- **Data**
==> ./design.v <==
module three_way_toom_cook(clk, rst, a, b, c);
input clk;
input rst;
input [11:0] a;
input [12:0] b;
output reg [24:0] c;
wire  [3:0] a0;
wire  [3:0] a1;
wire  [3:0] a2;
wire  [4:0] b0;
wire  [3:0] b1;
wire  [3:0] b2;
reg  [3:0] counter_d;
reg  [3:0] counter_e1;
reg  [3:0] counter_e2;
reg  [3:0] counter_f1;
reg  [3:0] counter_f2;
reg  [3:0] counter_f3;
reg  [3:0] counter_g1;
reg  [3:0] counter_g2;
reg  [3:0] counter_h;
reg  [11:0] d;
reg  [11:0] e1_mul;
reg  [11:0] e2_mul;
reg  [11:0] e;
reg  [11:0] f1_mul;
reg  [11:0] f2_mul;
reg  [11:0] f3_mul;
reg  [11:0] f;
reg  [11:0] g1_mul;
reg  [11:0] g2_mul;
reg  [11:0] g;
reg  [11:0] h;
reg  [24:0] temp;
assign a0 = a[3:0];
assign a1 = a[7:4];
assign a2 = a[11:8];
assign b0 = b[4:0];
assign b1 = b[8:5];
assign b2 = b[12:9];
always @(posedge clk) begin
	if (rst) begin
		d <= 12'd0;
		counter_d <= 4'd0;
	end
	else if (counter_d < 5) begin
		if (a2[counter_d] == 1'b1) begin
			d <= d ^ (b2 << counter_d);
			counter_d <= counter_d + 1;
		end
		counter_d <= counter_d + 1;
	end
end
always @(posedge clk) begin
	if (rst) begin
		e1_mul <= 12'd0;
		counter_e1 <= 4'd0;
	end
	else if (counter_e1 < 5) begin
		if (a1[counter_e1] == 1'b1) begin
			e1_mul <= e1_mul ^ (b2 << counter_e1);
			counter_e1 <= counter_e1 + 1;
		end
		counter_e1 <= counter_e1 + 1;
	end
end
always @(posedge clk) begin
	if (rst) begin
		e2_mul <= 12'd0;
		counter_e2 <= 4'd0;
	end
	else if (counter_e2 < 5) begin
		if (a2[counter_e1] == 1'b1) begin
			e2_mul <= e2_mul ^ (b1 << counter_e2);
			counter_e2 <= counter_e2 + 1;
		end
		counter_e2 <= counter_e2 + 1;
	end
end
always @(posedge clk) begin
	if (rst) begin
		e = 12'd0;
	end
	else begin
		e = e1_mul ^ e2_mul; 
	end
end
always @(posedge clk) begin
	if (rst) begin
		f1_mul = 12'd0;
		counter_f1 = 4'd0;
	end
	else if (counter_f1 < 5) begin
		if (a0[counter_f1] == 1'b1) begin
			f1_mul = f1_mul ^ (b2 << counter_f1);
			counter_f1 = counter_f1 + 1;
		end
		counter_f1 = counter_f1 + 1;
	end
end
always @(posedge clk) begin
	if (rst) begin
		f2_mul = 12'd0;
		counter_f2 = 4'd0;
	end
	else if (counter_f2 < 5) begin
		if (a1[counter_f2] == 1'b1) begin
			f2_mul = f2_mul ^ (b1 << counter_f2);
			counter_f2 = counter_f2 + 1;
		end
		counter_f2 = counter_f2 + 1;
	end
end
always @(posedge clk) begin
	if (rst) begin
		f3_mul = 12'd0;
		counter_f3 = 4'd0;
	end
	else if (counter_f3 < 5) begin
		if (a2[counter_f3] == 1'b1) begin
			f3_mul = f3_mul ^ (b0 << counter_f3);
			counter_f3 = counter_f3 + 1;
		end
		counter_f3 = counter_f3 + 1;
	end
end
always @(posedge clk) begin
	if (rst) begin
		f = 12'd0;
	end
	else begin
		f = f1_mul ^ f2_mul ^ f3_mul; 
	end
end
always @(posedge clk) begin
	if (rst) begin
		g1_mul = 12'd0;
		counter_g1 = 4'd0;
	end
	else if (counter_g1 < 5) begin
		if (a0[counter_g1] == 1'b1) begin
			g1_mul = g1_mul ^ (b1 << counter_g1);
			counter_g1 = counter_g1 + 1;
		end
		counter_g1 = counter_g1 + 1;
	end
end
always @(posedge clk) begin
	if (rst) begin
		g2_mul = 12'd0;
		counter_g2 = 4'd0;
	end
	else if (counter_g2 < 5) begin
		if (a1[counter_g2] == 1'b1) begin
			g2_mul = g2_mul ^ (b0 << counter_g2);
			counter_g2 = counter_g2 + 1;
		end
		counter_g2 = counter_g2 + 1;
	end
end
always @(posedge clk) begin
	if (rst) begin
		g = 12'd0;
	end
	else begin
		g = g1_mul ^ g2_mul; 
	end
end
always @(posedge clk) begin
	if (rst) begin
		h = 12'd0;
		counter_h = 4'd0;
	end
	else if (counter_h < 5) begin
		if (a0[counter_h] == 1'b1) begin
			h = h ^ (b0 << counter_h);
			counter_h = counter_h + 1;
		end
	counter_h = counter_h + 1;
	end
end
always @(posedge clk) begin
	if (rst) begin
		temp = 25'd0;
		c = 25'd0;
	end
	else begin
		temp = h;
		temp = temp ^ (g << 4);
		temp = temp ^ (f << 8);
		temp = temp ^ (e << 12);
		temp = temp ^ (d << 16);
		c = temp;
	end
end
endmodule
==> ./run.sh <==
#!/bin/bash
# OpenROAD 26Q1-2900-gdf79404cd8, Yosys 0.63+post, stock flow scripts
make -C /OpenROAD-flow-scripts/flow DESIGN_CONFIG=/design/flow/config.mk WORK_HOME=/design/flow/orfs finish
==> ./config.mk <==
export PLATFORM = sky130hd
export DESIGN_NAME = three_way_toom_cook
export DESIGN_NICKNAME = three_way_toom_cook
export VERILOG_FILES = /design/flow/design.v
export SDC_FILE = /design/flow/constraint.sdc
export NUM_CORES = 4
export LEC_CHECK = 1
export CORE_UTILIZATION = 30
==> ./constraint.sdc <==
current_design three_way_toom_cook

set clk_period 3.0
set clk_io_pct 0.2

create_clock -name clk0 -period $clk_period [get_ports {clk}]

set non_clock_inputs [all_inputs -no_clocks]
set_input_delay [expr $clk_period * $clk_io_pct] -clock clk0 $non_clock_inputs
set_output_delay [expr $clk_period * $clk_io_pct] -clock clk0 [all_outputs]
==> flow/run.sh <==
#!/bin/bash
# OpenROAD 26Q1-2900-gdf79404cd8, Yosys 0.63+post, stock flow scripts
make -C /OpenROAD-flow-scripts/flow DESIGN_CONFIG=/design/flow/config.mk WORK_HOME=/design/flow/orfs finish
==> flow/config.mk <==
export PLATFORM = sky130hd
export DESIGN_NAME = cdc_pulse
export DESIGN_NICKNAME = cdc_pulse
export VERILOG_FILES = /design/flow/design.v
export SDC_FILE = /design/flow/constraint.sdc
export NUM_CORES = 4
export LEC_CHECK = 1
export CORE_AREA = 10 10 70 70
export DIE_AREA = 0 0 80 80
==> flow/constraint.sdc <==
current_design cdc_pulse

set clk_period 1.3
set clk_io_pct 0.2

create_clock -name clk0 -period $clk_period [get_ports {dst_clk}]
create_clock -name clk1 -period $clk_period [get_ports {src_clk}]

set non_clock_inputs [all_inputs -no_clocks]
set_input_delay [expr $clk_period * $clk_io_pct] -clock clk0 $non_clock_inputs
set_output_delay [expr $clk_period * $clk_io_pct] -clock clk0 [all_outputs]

- **Work item**
Copy out the records once more. Match them exactly.

- **Result for this exercise**
==> ./design.v <==
module three_way_toom_cook(clk, rst, a, b, c);
input clk;
input rst;
input [11:0] a;
input [12:0] b;
output reg [24:0] c;
wire  [3:0] a0;
wire  [3:0] a1;
wire  [3:0] a2;
wire  [4:0] b0;
wire  [3:0] b1;
wire  [3:0] b2;
reg  [3:0] counter_d;
reg  [3:0] counter_e1;
reg  [3:0] counter_e2;
reg  [3:0] counter_f1;
reg  [3:0] counter_f2;
reg  [3:0] counter_f3;
reg  [3:0] counter_g1;
reg  [3:0] counter_g2;
reg  [3:0] counter_h;
reg  [11:0] d;
reg  [11:0] e1_mul;
reg  [11:0] e2_mul;
reg  [11:0] e;
reg  [11:0] f1_mul;
reg  [11:0] f2_mul;
reg  [11:0] f3_mul;
reg  [11:0] f;
reg  [11:0] g1_mul;
reg  [11:0] g2_mul;
reg  [11:0] g;
reg  [11:0] h;
reg  [24:0] temp;
assign a0 = a[3:0];
assign a1 = a[7:4];
assign a2 = a[11:8];
assign b0 = b[4:0];
assign b1 = b[8:5];
assign b2 = b[12:9];
always @(posedge clk) begin
	if (rst) begin
		d <= 12'd0;
		counter_d <= 4'd0;
	end
	else if (counter_d < 5) begin
		if (a2[counter_d] == 1'b1) begin
			d <= d ^ (b2 << counter_d);
			counter_d <= counter_d + 1;
		end
		counter_d <= counter_d + 1;
	end
end
always @(posedge clk) begin
	if (rst) begin
		e1_mul <= 12'd0;
		counter_e1 <= 4'd0;
	end
	else if (counter_e1 < 5) begin
		if (a1[counter_e1] == 1'b1) begin
			e1_mul <= e1_mul ^ (b2 << counter_e1);
			counter_e1 <= counter_e1 + 1;
		end
		counter_e1 <= counter_e1 + 1;
	end
end
always @(posedge clk) begin
	if (rst) begin
		e2_mul <= 12'd0;
		counter_e2 <= 4'd0;
	end
	else if (counter_e2 < 5) begin
		if (a2[counter_e1] == 1'b1) begin
			e2_mul <= e2_mul ^ (b1 << counter_e2);
			counter_e2 <= counter_e2 + 1;
		end
		counter_e2 <= counter_e2 + 1;
	end
end
always @(posedge clk) begin
	if (rst) begin
		e = 12'd0;
	end
	else begin
		e = e1_mul ^ e2_mul; 
	end
end
always @(posedge clk) begin
	if (rst) begin
		f1_mul = 12'd0;
		counter_f1 = 4'd0;
	end
	else if (counter_f1 < 5) begin
		if (a0[counter_f1] == 1'b1) begin
			f1_mul = f1_mul ^ (b2 << counter_f1);
			counter_f1 = counter_f1 + 1;
		end
		counter_f1 = counter_f1 + 1;
	end
end
always @(posedge clk) begin
	if (rst) begin
		f2_mul = 12'd0;
		counter_f2 = 4'd0;
	end
	else if (counter_f2 < 5) begin
		if (a1[counter_f2] == 1'b1) begin
			f2_mul = f2_mul ^ (b1 << counter_f2);
			counter_f2 = counter_f2 + 1;
		end
		counter_f2 = counter_f2 + 1;
	end
end
always @(posedge clk) begin
	if (rst) begin
		f3_mul = 12'd0;
		counter_f3 = 4'd0;
	end
	else if (counter_f3 < 5) begin
		if (a2[counter_f3] == 1'b1) begin
			f3_mul = f3_mul ^ (b0 << counter_f3);
			counter_f3 = counter_f3 + 1;
		end
		counter_f3 = counter_f3 + 1;
	end
end
always @(posedge clk) begin
	if (rst) begin
		f = 12'd0;
	end
	else begin
		f = f1_mul ^ f2_mul ^ f3_mul; 
	end
end
always @(posedge clk) begin
	if (rst) begin
		g1_mul = 12'd0;
		counter_g1 = 4'd0;
	end
	else if (counter_g1 < 5) begin
		if (a0[counter_g1] == 1'b1) begin
			g1_mul = g1_mul ^ (b1 << counter_g1);
			counter_g1 = counter_g1 + 1;
		end
		counter_g1 = counter_g1 + 1;
	end
end
always @(posedge clk) begin
	if (rst) begin
		g2_mul = 12'd0;
		counter_g2 = 4'd0;
	end
	else if (counter_g2 < 5) begin
		if (a1[counter_g2] == 1'b1) begin
			g2_mul = g2_mul ^ (b0 << counter_g2);
			counter_g2 = counter_g2 + 1;
		end
		counter_g2 = counter_g2 + 1;
	end
end
always @(posedge clk) begin
	if (rst) begin
		g = 12'd0;
	end
	else begin
		g = g1_mul ^ g2_mul; 
	end
end
always @(posedge clk) begin
	if (rst) begin
		h = 12'd0;
		counter_h = 4'd0;
	end
	else if (counter_h < 5) begin
		if (a0[counter_h] == 1'b1) begin
			h = h ^ (b0 << counter_h);
			counter_h = counter_h + 1;
		end
	counter_h = counter_h + 1;
	end
end
always @(posedge clk) begin
	if (rst) begin
		temp = 25'd0;
		c = 25'd0;
	end
	else begin
		temp = h;
		temp = temp ^ (g << 4);
		temp = temp ^ (f << 8);
		temp = temp ^ (e << 12);
		temp = temp ^ (d << 16);
		c = temp;
	end
end
endmodule
==> ./run.sh <==
#!/bin/bash
# OpenROAD 26Q1-2900-gdf79404cd8, Yosys 0.63+post, stock flow scripts
make -C /OpenROAD-flow-scripts/flow DESIGN_CONFIG=/design/flow/config.mk WORK_HOME=/design/flow/orfs finish
==> ./config.mk <==
export PLATFORM = sky130hd
export DESIGN_NAME = three_way_toom_cook
export DESIGN_NICKNAME = three_way_toom_cook
export VERILOG_FILES = /design/flow/design.v
export SDC_FILE = /design/flow/constraint.sdc
export NUM_CORES = 4
export LEC_CHECK = 1
export CORE_UTILIZATION = 30
==> ./constraint.sdc <==
current_design three_way_toom_cook

set clk_period 3.0
set clk_io_pct 0.2

create_clock -name clk0 -period $clk_period [get_ports {clk}]

set non_clock_inputs [all_inputs -no_clocks]
set_input_delay [expr $clk_period * $clk_io_pct] -clock clk0 $non_clock_inputs
set_output_delay [expr $clk_period * $clk_io_pct] -clock clk0 [all_outputs]
==> flow/run.sh <==
#!/bin/bash
# OpenROAD 26Q1-2900-gdf79404cd8, Yosys 0.63+post, stock flow scripts
make -C /OpenROAD-flow-scripts/flow DESIGN_CONFIG=/design/flow/config.mk WORK_HOME=/design/flow/orfs finish
==> flow/config.mk <==
export PLATFORM = sky130hd
export DESIGN_NAME = cdc_pulse
export DESIGN_NICKNAME = cdc_pulse
export VERILOG_FILES = /design/flow/design.v
export SDC_FILE = /design/flow/constraint.sdc
export NUM_CORES = 4
export LEC_CHECK = 1
export CORE_AREA = 10 10 70 70
export DIE_AREA = 0 0 80 80
==> flow/constraint.sdc <==
current_design cdc_pulse

set clk_period 1.3
set clk_io_pct 0.2

create_clock -name clk0 -period $clk_period [get_ports {dst_clk}]
create_clock -name clk1 -period $clk_period [get_ports {src_clk}]

set non_clock_inputs [all_inputs -no_clocks]
set_input_delay [expr $clk_period * $clk_io_pct] -clock clk0 $non_clock_inputs
set_output_delay [expr $clk_period * $clk_io_pct] -clock clk0 [all_outputs]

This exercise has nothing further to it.